Analysis — Write-Ahead Log

Problem statement

Make a stream of writes durable and crash-recoverable without paying for a random in-place fsync per write.

Constraints

ConstraintWhy it matters
Append-only fileSequential I/O, ~10–100× faster than random on HDD; better SLC/GC behavior on SSD.
Self-describing recordsRecovery must work without a side index. Header = length + checksum.
Truncation-tolerant tailCrash mid-write leaves a partial record. We must detect & ignore it on next open.
Single writerWe do not address multi-writer log multiplexing here (Kafka does).
No structural guarantees from the FSDon't assume ordering of metadata vs data, or that 4KB writes are atomic.

Design decisions

  1. Header = len(u32 LE) || crc32(u32 LE). Small (8 B), aligned, endian-fixed. We deliberately keep the CRC out of the length so we can stream-checksum the body.
  2. CRC is over the payload only. The header itself is implicitly validated by use — a corrupt len either points beyond EOF (short read) or to data whose CRC won't match.
  3. len == 0 is disallowed, used as the EOF sentinel. Empty payloads are rare in practice and avoiding the ambiguity simplifies the reader (len=0,crc=0 happens naturally in a hole of zeros from a sparse file or pre-allocated extent).
  4. Little-endian on disk. Everyone runs LE now (x86, ARM, RISC-V — even POWER prefers it). No htole32 dance saves ~5 LOC per language.
  5. CRC table generated at startup, not hardcoded. 1 KB, computed in microseconds. Easier to audit, and lets us swap polynomials in tests.
  6. One file, one writer, one fd. No segment rotation in this lab — that lives in db-07 (compaction) and db-09 (LevelDB). Single-file WAL is enough to teach framing.
  7. sync() is a separate method. The caller decides commit boundaries.
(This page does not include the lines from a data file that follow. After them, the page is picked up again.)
**config.mk**
```make
export PLATFORM = sky130hd
export DESIGN_NAME = ins_fetch_unit_flat
export DESIGN_NICKNAME = d
export VERILOG_FILES = /design/src/rtl/ins_fetch_pkg.sv /design/src/rtl/ins_fetch_unit_if.sv /design/src/rtl/ins_byte_ram.sv /design/src/rtl/ins_fetch_unit.sv /design/src/flat_wrapper.sv
export SDC_FILE = /design/constraint.sdc
export NUM_CORES = 1
export LEC_CHECK = 0
export CAP_MARGIN = 20
export CORE_AREA = 2 2 272 274
export DETAILED_ROUTE_END_ITERATION = 12
export DIE_AREA = 0 0 274 276
export SYNTH_ARGS = -nofsm -noshare
export SYNTH_HDL_FRONTEND = slang
export SYNTH_SLANG_ARGS = --single-unit
```
**constraint.sdc**
```tcl
create_clock -name clock -period 7.85 [get_ports clock]
set_input_delay 0.785 -clock clock [delete_from_list [all_inputs] [get_ports clock]]
set_output_delay 0.785 -clock clock [all_outputs]
set_load 0.01 [all_outputs]
```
Production systems may add append_sync(payload) that batches a group commit; we leave that for bench mode.

Why this design over alternatives

  • vs LevelDB's block-grouped framing: LevelDB pads records to 32KB blocks for alignment and easier corruption isolation. Beautiful, but doubles the code volume. We follow this lab's bias of "minimum to teach the concept, plus one cross-language cross-check".
  • vs JSON / protobuf framing: would require schema management. CRC + raw bytes is the smallest possible recoverable framing.
  • vs a per-record fsync: we expose a separate sync() so the user can choose between durability per-record (call after every append) and group commit (call periodically).

Failure modes addressed

FailureDetection
Partial header at EOFHeader read < 8 bytes ⇒ stop iteration.
Header OK, partial payloadPayload read < len ⇒ stop iteration.
Full record, CRC mismatch (bit-flip)CRC32 over payload ≠ stored CRC ⇒ stop iteration.
Hole of zeros (sparse FS, preallocated)len == 0 is the EOF sentinel ⇒ stop iteration cleanly.
Disk fully lying about fsyncOut of scope; mention fio --fdatasync=1 to detect.

Failure modes NOT addressed in this lab

  • Bit-flip in the header itself that produces a plausible (len, crc) pair (probability ≈ 2⁻³²). Production systems mitigate with a record-type byte (LevelDB) or magic bytes (Kafka).
  • Multi-process writers. Use O_APPEND + ≤PIPE_BUF append for that; see db-09 / db-21.
  • Disk full mid-write. Treat as torn write at EOF (the trailing record fails CRC and is dropped on recovery); the caller's append() returns an I/O error that they must handle.